Standing frozen in front of the ring, as my classmates moved on with the tour, I felt physically ill. For years to come, the mental image of that ring and accompanying nausea would overcome me. This image, still sharp in my mind, has become another in a series, alongside images (and the overwhelming smell) of mummified bodies at the Murambi Genocide Memorial in Rwanda and the “killing tree” where young babies were smashed to death in Choeung Ek, Cambodia. I can’t seem to shake these images. 

Despite having experienced trauma in learning about genocide, I still want to share these images with you. I want to find ways to somehow recreate for you within our classroom the experiences I’ve had in learning about genocide. However hard and haunting, these experiences have been hugely transformative for me as a teacher and academic – as a human being. I suspect that you would also say that you want these images and experiences to be a part of our course, no matter how difficult it might be to encounter them. Thus, we will examine images, watch testimonies, read memoirs, listen to survivors speak, and analyze perpetrators and bystanders’ statements.

In the past, I often measured my effectiveness as a teacher by students’ responses to seeing these images and testimonies. “You could have heard a pin drop,” or “the students were left speechless,” I might have proudly remarked to fellow teachers after a lesson. Simone Schweber referred to such responses as “Holocaust-awe,” or the stunned silence that follows listening to a survivor speak. Recently, however, I’ve started to wonder if this “awe” might be interpreted as a trauma response to learning about genocide.

Image: Students listening to Howard Melton (top left), a Holocaust survivor living in Milwaukee, Wisconsin. 

James Garrett wrote that “sometimes there is knowledge that we simultaneously do and do not want to have.” Deborah Britzman called this “difficult knowledge.” Such knowledge is difficult not only because of the traumatic content but also because learning about such knowledge is itself traumatizing. Likewise, teaching about genocide can also be traumatizing. Though traumatic, learning about genocide is also often transformative.

I continue to wonder, however, if the transformative power of genocide education can ever outweigh the trauma that it inflicts on students. A popular Holocaust education curriculum reminds teachers to guide students “safely in and safely out” of Holocaust education. I wonder if such safety – lessening the trauma by sparing students some of the most difficult images, narratives, and truths about genocide – arrests the transformative power of genocide education. 

As the pandemic worsens, the switch to virtual learning has brought up new concerns. I worry that the community that we built in our physical classroom, which helped us better navigate the trauma inherent in learning about genocide, won’t withstand the strained internet connections and actual physical distance between us. 

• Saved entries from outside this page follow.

`src/rtl/spc_pkg.sv`:
```
package spc_pkg;
  localparam int SPC_BE_W   = 8;
  localparam int SPC_EVT_N  = 7;

  // event index order is also the bit order of the event vector
  typedef enum logic [2:0] {
    SPC_NONE      = 3'd0,
    SPC_STOP_GNT  = 3'd1,
    SPC_FLUSH_ACK = 3'd2,
    SPC_WRBACK    = 3'd3,
    SPC_HALT      = 3'd4,
    SPC_INVAL     = 3'd5,
    SPC_SHUTDOWN  = 3'd6,
    SPC_UNKNOWN   = 3'd7
  } spc_kind_e;

  localparam logic [SPC_BE_W-1:0] BE_CODE_FB = 8'hFB;
  localparam logic [SPC_BE_W-1:0] BE_CODE_EF = 8'hEF;
  localparam logic [SPC_BE_W-1:0] BE_CODE_F7 = 8'hF7;
  localparam logic [SPC_BE_W-1:0] BE_CODE_FD = 8'hFD;
  localparam logic [SPC_BE_W-1:0] BE_CODE_FE = 8'hFE;
endpackage

```
`src/rtl/spc_capture.sv`:
```
module spc_capture
  import spc_pkg::*;
#(
  parameter int ADDR_W  = 32,
  parameter int ADDR_LO = 3
) (
  input  logic                    clk,
  input  logic                    rst_n,
  input  logic                    idle,
  input  logic                    strobe_n,
  input  logic                    dc,
  input  logic                    mio,
  input  logic                    wr,
  input  logic [SPC_BE_W-1:0]     be_n,
  input  logic [ADDR_W-1:ADDR_LO] addr,
  output logic                    take,
  output logic [SPC_BE_W-1:0]     hold_be,
  output logic [ADDR_W-1:ADDR_LO] hold_addr
);
  logic ctrl_special;

  // fixed control combination marks a special cycle
  assign ctrl_special = !dc && !mio && wr;
  assign take         = idle && !strobe_n && ctrl_special;

  always_ff @(posedge clk) begin
    if (!rst_n) begin
      hold_be   <= '1;
      hold_addr <= '0;
    end else if (take) begin
      hold_be   <= be_n;
      hold_addr <= addr;
    end
  end
endmodule

```
`src/rtl/spc_decode.sv`:
```
module spc_decode
  import spc_pkg::*;
#(
  parameter int ADDR_W  = 32,
  parameter int ADDR_LO = 3
) (
  input  logic [SPC_BE_W-1:0]     hold_be,
  input  logic [ADDR_W-1:ADDR_LO] hold_addr,
  output spc_kind_e               kind
);
  localparam int SEL_LO = ADDR_LO;
  localparam int SEL_HI = ADDR_LO + 1;
  localparam int UP_LO  = ADDR_LO + 2;

  logic       upper_clear;
  logic [1:0] sel;

  assign upper_clear = ~|hold_addr[ADDR_W-1:UP_LO];
  assign sel         = hold_addr[SEL_HI:SEL_LO];

  always_comb begin
    kind = SPC_UNKNOWN;
    if (upper_clear) begin
      unique case (sel)
        2'b10: if (hold_be == BE_CODE_FB) kind = SPC_STOP_GNT;
        2'b00: begin
          case (hold_be)
            BE_CODE_EF: kind = SPC_FLUSH_ACK;
            BE_CODE_F7: kind = SPC_WRBACK;
            BE_CODE_FB: kind = SPC_HALT;
            BE_CODE_FD: kind = SPC_INVAL;
            BE_CODE_FE: kind = SPC_SHUTDOWN;
            default:    kind = SPC_UNKNOWN;
          endcase
        end
        default: kind = SPC_UNKNOWN;
      endcase
    end
  end
endmodule

```
`src/rtl/spc_ready_timer.sv`:
```
module spc_ready_timer #(
  parameter int WAIT_W = 3
) (
  input  logic              clk,
  input  logic              rst_n,
  input  logic              take,
  input  logic [WAIT_W-1:0] wait_in,
  output logic              busy,
  output logic              fire
);
  logic [WAIT_W-1:0] remain;

  assign fire = busy && (remain == '0);

  always_ff @(posedge clk) begin
    if (!rst_n) begin
      busy   <= 1'b0;
      remain <= '0;
    end else if (take) begin
      busy   <= 1'b1;
      remain <= wait_in;
    end else if (fire) begin
      busy   <= 1'b0;
    end else if (busy) begin
      remain <= remain - 1'b1;
    end
  end
endmodule

```
`src/rtl/spc_cycle_responder.sv`:
```
module spc_cycle_responder
  import spc_pkg::*;
#(
  parameter int ADDR_W = 32,
  parameter int WAIT_W = 3
) (
  input  logic                clk,
  input  logic                rst_n,
  input  logic [WAIT_W-1:0]   cfg_wait,
  input  logic                bus_strobe_n,
  input  logic                bus_dc,
  input  logic                bus_mio,
  input  logic                bus_wr,
  input  logic [SPC_BE_W-1:0] bus_be_n,
  input  logic [ADDR_W-1:3]   bus_addr,
  output logic                rdy_n,
  output logic                evt_stop_grant,
  output logic                evt_flush_ack,
  output logic                evt_writeback,
  output logic                evt_halt,
  output logic                evt_flush,
  output logic                evt_shutdown,
  output logic                evt_unknown
);
  localparam int ADDR_LO = 3;

  logic                    busy;
  logic                    take;
  logic                    fire;
  logic [SPC_BE_W-1:0]     hold_be;
  logic [ADDR_W-1:ADDR_LO] hold_addr;
  spc_kind_e               kind;
  logic [SPC_EVT_N-1:0]    evt_vec;

  spc_capture #(.ADDR_W(ADDR_W), .ADDR_LO(ADDR_LO)) u_capture (
    .clk(clk), .rst_n(rst_n), .idle(!busy),
    .strobe_n(bus_strobe_n), .dc(bus_dc), .mio(bus_mio), .wr(bus_wr),
    .be_n(bus_be_n), .addr(bus_addr),
    .take(take), .hold_be(hold_be), .hold_addr(hold_addr)
  );

  spc_decode #(.ADDR_W(ADDR_W), .ADDR_LO(ADDR_LO)) u_decode (
    .hold_be(hold_be), .hold_addr(hold_addr), .kind(kind)
  );

  spc_ready_timer #(.WAIT_W(WAIT_W)) u_timer (
    .clk(clk), .rst_n(rst_n), .take(take), .wait_in(cfg_wait),
    .busy(busy), .fire(fire)
  );

  genvar k;
  generate
    for (k = 0; k < SPC_EVT_N; k++) begin : g_evt
      assign evt_vec[k] = fire && (kind == spc_kind_e'(k + 1));
    end
  endgenerate

  assign rdy_n          = !fire;
  assign evt_stop_grant = evt_vec[0];
  assign evt_flush_ack  = evt_vec[1];
  assign evt_writeback  = evt_vec[2];
  assign evt_halt       = evt_vec[3];
  assign evt_flush      = evt_vec[4];
  assign evt_shutdown   = evt_vec[5];
  assign evt_unknown    = evt_vec[6];
endmodule

```
`config.mk`:
```
export PLATFORM = sky130hd
export DESIGN_NAME = spc_cycle_responder
export DESIGN_NICKNAME = d
export VERILOG_FILES = /design/src/rtl/spc_pkg.sv /design/src/rtl/spc_capture.sv /design/src/rtl/spc_decode.sv /design/src/rtl/spc_ready_timer.sv /design/src/rtl/spc_cycle_responder.sv
export SDC_FILE = /design/constraint.sdc
export NUM_CORES = 1
export LEC_CHECK = 0
export CAP_MARGIN = 10
export CORE_MARGIN = 2
export CORE_UTILIZATION = 48
export DETAILED_ROUTE_END_ITERATION = 16
export PLACE_DENSITY = 0.86
export SYNTH_ARGS = -nofsm -noshare
export SYNTH_HDL_FRONTEND = slang
export SYNTH_HIERARCHICAL = 1
export SYNTH_SLANG_ARGS = --single-unit
```
`constraint.sdc`:
```
create_clock -name clk -period 2.25 [get_ports clk]
set_input_delay 0.3375 -clock clk [delete_from_list [all_inputs] [get_ports clk]]
set_output_delay 0.3375 -clock clk [all_outputs]
set_load 0.005 [all_outputs]
```
==> results.yml, run 1 <==
status:
  outcome: "finished, violations left"
  violations: "negative setup slack"
setup_path:
  start_kind: "register"
  worstPathMaxFanout: 6
  path_class: "register to output port"
  cp.required_ns: 1.91
  end_kind: "output port"
  r2r_slack_ns: 0.73
  arrival_ns: 2.03
routing:
  drc: 0
  viasPerCell: 5.098
  wl_per_cell_um: 13.03
  drt_iter0_drc: 44
  drtAntennaViolNets: 0
  routed_wl_um: 4379
  dr_total_vias: 1713
  drtPass1Iterations: 4
die:
  ioPinCount: 54
  core_um2: 4058
  die_h_um: 69.38
  start_util_pct: 50.57
  rows: 23
  dieArea_um2: 4814
  die_x_um: 69.38
logic_synthesis:
  yosys.area.top_type: "dfxtp_1"
  syn_inst: 228
  synth_area_um2: 2052
  postSynthNetCount: 276
  async_flop_share_pct: 0
  yosysTopAreaCellShare_pct: 40.00
  ys_ff_latch: 41
  synth_edf_count: 0
  synth.distinct_cells: 34
  synth_most_common_cell: "nand2_1"
  synth.area.top_cells: "dfxtp_1 (40%), mux2i_1 (19%), nand2_1 (11%), nor2b_1 (5.2%), nor4_2 (2.4%)"
  ys.flop_type: "dfxtp_1"
  yosysSeqAreaShare_pct: 40.00
  synth_common_cells: "nand2_1 (62), dfxtp_1 (41), mux2i_1 (38)"
  avgSynthCellArea_um2: 9.000
  ys_warn_count: 6
grt:
  grt-ovfl-total: 0
  gr-usage-all-layers_pct: 19.39
  antenna_found_initial: 0
  grt_pass1_vias: 1784
  grt_pass1_wl_um: 7686
  grt_start_max_net_pins: 49
power:
  power_uw: 1498
  powerDensity_nw_per_um2: 537.8
  power_leakage_uw: 0.001078
  ir_drop_v: 0.0004180
sta:
  setup_violations: 7
  fin_skew_ns: 0.008107
  finalMaxSlewViolations: 0
  finalWorstSetupSlack_ns: -0.1147
  timing.hold.ws_ns: 0.4686
  maxSlewHeadroom_pct: 65.72
  rsz0062_at_grt: "yes"
  hold_violations: 0
  period_share_pct: 105.1
  max_clock_freq_ghz: 0.4229
  period_minus_slack_ns: 2.365
  max_slew.worst_pin.slew_ns: 0.5142
finish:
  num_antenna_cells: 0
  stdcell_count: 336
  area_growth_syn_to_layout_pct: 35.73
  final_nets: 333
  final_area_um2: 2785
  drive_gt1_share_pct: 14.69
clock_tree:
  clk_pin_slew_ns: 0.08
  h-tree-depth: 2
  worst_skew_pair.late_latency_ns: 0.30
  cts_tree: "done"
  cts_buffers: 5
  cts_num_sinks: 41
  hold_buffers: 0
  cts_buffer_depth: 2
  root_buffer: "clkbuf_8"
min_path:
  hold_class: "register to register"
placed_design:
  dpl_cell_area_um2: 2629
  gp_congestion: 0.7486
  dp_hpwl_um: 2879
  dp_slack_ns: -0.1768
  placement.io_buffers: 53
  place_inst: 324
run:
  maxCapViolCount: 0
[report_power, final]
| part | switching, uW | internal (uW) | total, uW |
|---|---|---|---|
| Combinational | 92.8 | 138 | 230 |
| Clock | 262 | 249 | 511 |
| Sequential | 14.4 | 742 | 756 |
[timing repair]
| action | 4_1_cts | 5_1_grt |
|---|---|---|
| hold endpoints to repair | 0 | 0 |
| pin swaps | 10 | 4 |
| gates resized for setup | 37 | 5 |
| endpoints found under the setup margin | 7 | 8 |
| setup buffers | 4 | 0 |
| cloned | 0 | 0 |
[critical path: stages, from the launching register on]
cell and delay, ns:
dfxtp_2 0.34, nor4_4 0.29, nand3_1 0.15, nor3_2 0.22
nand4b_1 0.23, buf_4 0.20, and4b_1 0.17, buf_2 0.12
[sequential cells by signal (all words and copies together), names as in the netlist]
| signal | count |
|---|---|
| u_timer/remain | 3 |
| u_capture/hold_be | 8 |
| u_timer/busy | 1 |
| u_capture/hold_addr | 29 |
[per-layer routing]
layer  track usage, %  share of wire (%)  wire, um
met4            6.536               0.96        42
met1            22.40                 45      1950
met3            5.814                5.6       247
met2            33.97                 49      2139
met5                0                  0         0
[metrics by stage]
stage          utilization (%)  TNS (ns)
2_1_floorplan                -         0
3_3_place_gp             64.79   -0.5762
3_5_place_dp             64.79   -0.8807
4_1_cts                  68.09   -0.4052
5_1_grt                  68.64    -1.515
6_report                 68.64   -0.4611
[cell families after synthesis]
family | Yosys count | synth area share, %
AND/OR/NAND/NOR | 115 | 30.85
flip-flops | 41 | 40.00
multiplexers | 38 | 18.54
buffers and inverters | 19 | 5.183
AO/OA/AOI/OAI | 11 | 3.354
XOR/XNOR | 2 | 0.8538
adder cells (fa/ha/maj) | 2 | 1.219
[final timing paths]
path,endpoint,from,cells past startpoint
setup / recovery,evt_writeback,u_capture/hold_addr[25],7
hold / removal,u_capture/hold_addr[3],u_capture/hold_addr[3],2
setup reg to reg,u_capture/hold_addr[8],u_timer/busy,5
hold reg to reg,u_capture/hold_addr[3],u_capture/hold_addr[3],2
[area by class of cell]
cell class,instances,area (um2)
repair buffers,62,590.6
fillers,332,1272
inverters,7,26.28
clock buffers,6,82.58
clock inverters,2,13.76
multi-input cells,168,1185
well taps,50,62.56
flip-flops and latches,41,824.5
[cell usage in the layout (no fill, tap or decap), types with 2 or more instances in the layout]
cell	n
nor2b_1	17
clkdlybuf4s50_1	45
nand2b_1	2
clkbuf_8	6
buf_6	2
nand3_1	2
dfxtp_1	38
nand4b_1	2
and3_1	2
nand4_1	2
and4bb_1	3
dfxtp_2	3
mux2i_1	38
nor2_1	3
a21oi_1	4
buf_2	8
buf_4	5
buf_12	2
nor4_2	3
nand2_1	62
and4b_1	3
nor4_4	3
ha_1	2
o21ai_0	4
inv_1	7
Power figures use the tool's default switching activity.
==> run 2, diff against run 1 <==
--- a/config.mk
+++ b/config.mk
@@ -10,6 +10,7 @@
 export CORE_UTILIZATION = 48
 export DETAILED_ROUTE_END_ITERATION = 16
 export PLACE_DENSITY = 0.86
+export SLEW_MARGIN = 20
 export SYNTH_ARGS = -nofsm -noshare
 export SYNTH_HDL_FRONTEND = slang
 export SYNTH_HIERARCHICAL = 1
==> results of run 2 <==
Final layout, timing and power as in run 1 (identical DEF).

I wish I had some platitudes with which to close this letter and justify our endeavor this semester: The transformation is worth the trauma, we have a moral obligation to bear witness, or never again. I’m afraid such statements only mask the trauma inherent in learning about genocide. Failing other conclusions, I’d suggest that we start by (a) recognizing and naming the trauma inherent in genocide education, (b) reflecting on our own needs and desires for learning about and from genocide, and (c) continue to strive for an open and supportive learning community (even during a global pandemic). 

Yours, 
Mr. Dalbo

George Dalbo is a secondary social studies teacher and a Ph.D. Candidate in Curriculum and Instruction and Social Studies Education at the University of Minnesota. His research interests include Holocaust, genocide, and human rights education in K-12 curricula and classrooms.